* [ACTION ITEM]:
In the entries below, find the line with "logic [DICT_LOG-1:0] dsel;" and the line with "tv, tz, tlast;"; give again those lines and every line between them, exactly.
RECORDS PROVIDED Block Start
This design comes from an exercise in tuning for small area, a short achievable clock period and few clock cycles per item on the open sky130 flow, not from production work. RTL that was checked went through simulation tests only; none was proved equivalent to the original. Power and IR drop assume default switching activity.

## 07-16
==> module lz77_stream_encoder, before the edit <==
module lz77_stream_encoder #(
  parameter int DATA_WIDTH = 8,
  parameter int DICT_DEPTH = 512,
  parameter int DICT_LOG   = 9,
  parameter int MAX_LEN    = 65,
  parameter int LEN_WIDTH  = 7
) (
  input  logic                  clk,
  input  logic                  rst_n,
  input  logic                  in_valid,
  output logic                  in_ready,
  input  logic [DATA_WIDTH-1:0] in_data,
  input  logic                  in_last,
  output logic                  out_valid,
  input  logic                  out_ready,
  output logic [LEN_WIDTH-1:0]  out_len,
  output logic [DICT_LOG-1:0]   out_dist,
  output logic [DATA_WIDTH-1:0] out_literal,
  output logic                  out_last
);
  localparam int TW     = LEN_WIDTH + DICT_LOG + DATA_WIDTH + 1;   
  localparam int FDEPTH = 4;                                        
  logic [DATA_WIDTH-1:0] H [DICT_DEPTH];
  logic [DICT_LOG-1:0]   cnt;
  logic                  full;
  logic                  accept;
  assign accept = in_valid & in_ready & rst_n;
  always_ff @(posedge clk) begin
    if (accept) begin
      H[0] <= in_data;
      for (int i = 1; i < DICT_DEPTH; i++) H[i] <= H[i-1];
    end
  end
  localparam int LO_W = 4;
  localparam int HI_N = DICT_DEPTH >> LO_W;
  logic [DICT_LOG:0]     fc_nx;     
  logic [HI_N-1:0]       hi_gt, hi_eq;
  logic [(1<<LO_W)-1:0]  lo_gt;
  logic [DICT_DEPTH-1:0] vld;
  always_comb begin
    fc_nx = {full, cnt};
    if (!rst_n)                 fc_nx = '0;
    else if (accept && in_last) fc_nx = '0;    
    else if (accept && !full)   fc_nx = {full, cnt} + 1'b1;
  end
  always_ff @(posedge clk) begin
    {full, cnt} <= fc_nx;
    for (int j = 0; j < HI_N; j++) begin
      hi_gt[j] <= fc_nx[DICT_LOG] | (fc_nx[DICT_LOG-1:LO_W] > (DICT_LOG-LO_W)'(j));
      hi_eq[j] <= ~fc_nx[DICT_LOG] & (fc_nx[DICT_LOG-1:LO_W] == (DICT_LOG-LO_W)'(j));
    end
    for (int k = 0; k < (1<<LO_W); k++) lo_gt[k] <= fc_nx[LO_W-1:0] > LO_W'(k);
  end
  always_comb begin
    for (int i = 0; i < DICT_DEPTH; i++)
      vld[i] = hi_gt[i >> LO_W] | (hi_eq[i >> LO_W] & lo_gt[i & ((1<<LO_W)-1)]);
  end
  logic [DICT_DEPTH-1:0] Ec;        
  logic [DICT_DEPTH-1:0] E;         
  logic                  v1, l1;
  logic [DATA_WIDTH-1:0] x1;
  always_comb begin
    for (int i = 0; i < DICT_DEPTH; i++) Ec[i] = ~accept | (vld[i] & (H[i] == in_data));
  end
  always_ff @(posedge clk) begin
    E  <= Ec;
    l1 <= in_last;
    x1 <= in_data;
  end
  always_ff @(posedge clk) begin
    if (!rst_n) v1 <= 1'b0;
    else        v1 <= accept;
  end
  localparam int GS = 32;
  localparam int NG = DICT_DEPTH / GS;
  logic [DICT_DEPTH-1:0] A, A_nx, pq;
  logic [NG-1:0]         gp, gq;
  logic                  r;
  logic [LEN_WIDTH-1:0]  L;
  logic                  lt_max;    
  logic                  any_hit, ext, emit;
  assign A_nx    = E & (A | {DICT_DEPTH{r}});
  assign pq      = Ec & A_nx;
  assign any_hit = r ? (|gq) : (|gp);
  assign ext     = v1 & ~l1 & lt_max & any_hit;
  assign emit    = v1 & ~ext;
  always_ff @(posedge clk) begin
    A <= A_nx;
    for (int g = 0; g < NG; g++) begin
      gp[g] <= |pq[g*GS +: GS];
      gq[g] <= |Ec[g*GS +: GS];
    end
  end
  always_ff @(posedge clk) begin
    if (!rst_n) begin
      r      <= 1'b1;
      L      <= '0;
      lt_max <= 1'b1;
    end else if (v1) begin
      r      <= ~ext;
      L      <= ext ? L + 1'b1 : '0;
      lt_max <= ext ? (L != LEN_WIDTH'(MAX_LEN - 1)) : 1'b1;
    end
  end
  localparam int PS   = 32;
  localparam int PLOG = 5;
  localparam int NP   = DICT_DEPTH / PS;
  localparam int NLOG = DICT_LOG - PLOG;
  logic [NP-1:0]   pz;                
  logic [PLOG-1:0] plo [NP];          
  always_ff @(posedge clk) begin
    for (int g = 0; g < NP; g++) begin
      pz[g]  <= |A[g*PS +: PS];
      plo[g] <= '0;
      for (int j = PS - 1; j >= 0; j--) if (A[g*PS + j]) plo[g] <= PLOG'(j);
    end
  end
  logic [DICT_LOG-1:0] dsel;
  logic [NP-1:0]       pfirst;          
  always_comb begin
    dsel = '0;
    for (int g = 0; g < NP; g++) begin
      pfirst[g] = pz[g] & ~(|(pz & ((NP'(1) << g) - 1'b1)));
      dsel = dsel | ({NLOG'(g), plo[g]} & {DICT_LOG{pfirst[g]}});
    end
  end
  logic                  tv, tz, tlast;
  logic [LEN_WIDTH-1:0]  tlen;
  logic [DATA_WIDTH-1:0] tlit;
  always_ff @(posedge clk) begin
    tlen  <= L;
    tz    <= r;
    tlit  <= x1;
    tlast <= l1;
  end
  always_ff @(posedge clk) begin
    if (!rst_n) tv <= 1'b0;
    else        tv <= emit;
  end
  logic [TW-1:0] tok;
  assign tok = {tlen, tz ? DICT_LOG'(0) : dsel, tlit, tlast};
  logic [TW-1:0]     fq [1:FDEPTH-1];
  logic [TW-1:0]     out_q;
  logic [FDEPTH:0]   occ;          
  logic [FDEPTH:0]   occ_nx;
  logic [FDEPTH-1:0] wr;           
  logic              pop;
  logic              h_tok, h_nxt, h_hold;
  logic [2:0]        ocount;
  logic [2:0]        base;         
  assign pop = out_valid & out_ready;
  always_comb begin
    for (int k = 0; k < FDEPTH; k++) wr[k] = tv & (pop ? occ[k+1] : occ[k]);
    case ({tv, pop})
      2'b10:   occ_nx = occ << 1;
      2'b01:   occ_nx = occ >> 1;
      default: occ_nx = occ;
    endcase
    ocount = '0;
    for (int k = 0; k <= FDEPTH; k++) if (occ[k]) ocount = 3'(k);
  end
  assign h_tok  = wr[0];
  assign h_nxt  = pop & ~wr[0];
  assign h_hold = ~pop & ~wr[0];
  always_ff @(posedge clk) begin
    for (int k = 1; k < FDEPTH; k++) begin
      if (wr[k]) fq[k] <= tok;
      else if (pop && k + 1 < FDEPTH) fq[k] <= fq[k + 1];
    end
    out_q <= ({TW{h_tok}} & tok) | ({TW{h_nxt}} & fq[1]) | ({TW{h_hold}} & out_q);
  end
  assign base = 3'(v1) + 3'(tv) + ocount;
  always_ff @(posedge clk) begin
    if (!rst_n) begin
      occ       <= (FDEPTH+1)'(1);
      out_valid <= 1'b0;
      in_ready  <= 1'b0;
    end else begin
      occ       <= occ_nx;
      out_valid <= ~occ_nx[0];
      case ({accept, pop})
        2'b10:   in_ready <= base < 3'(FDEPTH - 1);
        2'b01:   in_ready <= base < 3'(FDEPTH + 1);
        default: in_ready <= base < 3'(FDEPTH);
      endcase
    end
  end
  assign {out_len, out_dist, out_literal, out_last} = out_q;
endmodule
RECORDS PROVIDED Block End
* [ANSWER FOR THE TASK]:
  logic [DICT_LOG-1:0] dsel;
  logic [NP-1:0]       pfirst;          
  always_comb begin
    dsel = '0;
    for (int g = 0; g < NP; g++) begin
      pfirst[g] = pz[g] & ~(|(pz & ((NP'(1) << g) - 1'b1)));
      dsel = dsel | ({NLOG'(g), plo[g]} & {DICT_LOG{pfirst[g]}});
    end
  end
  logic                  tv, tz, tlast;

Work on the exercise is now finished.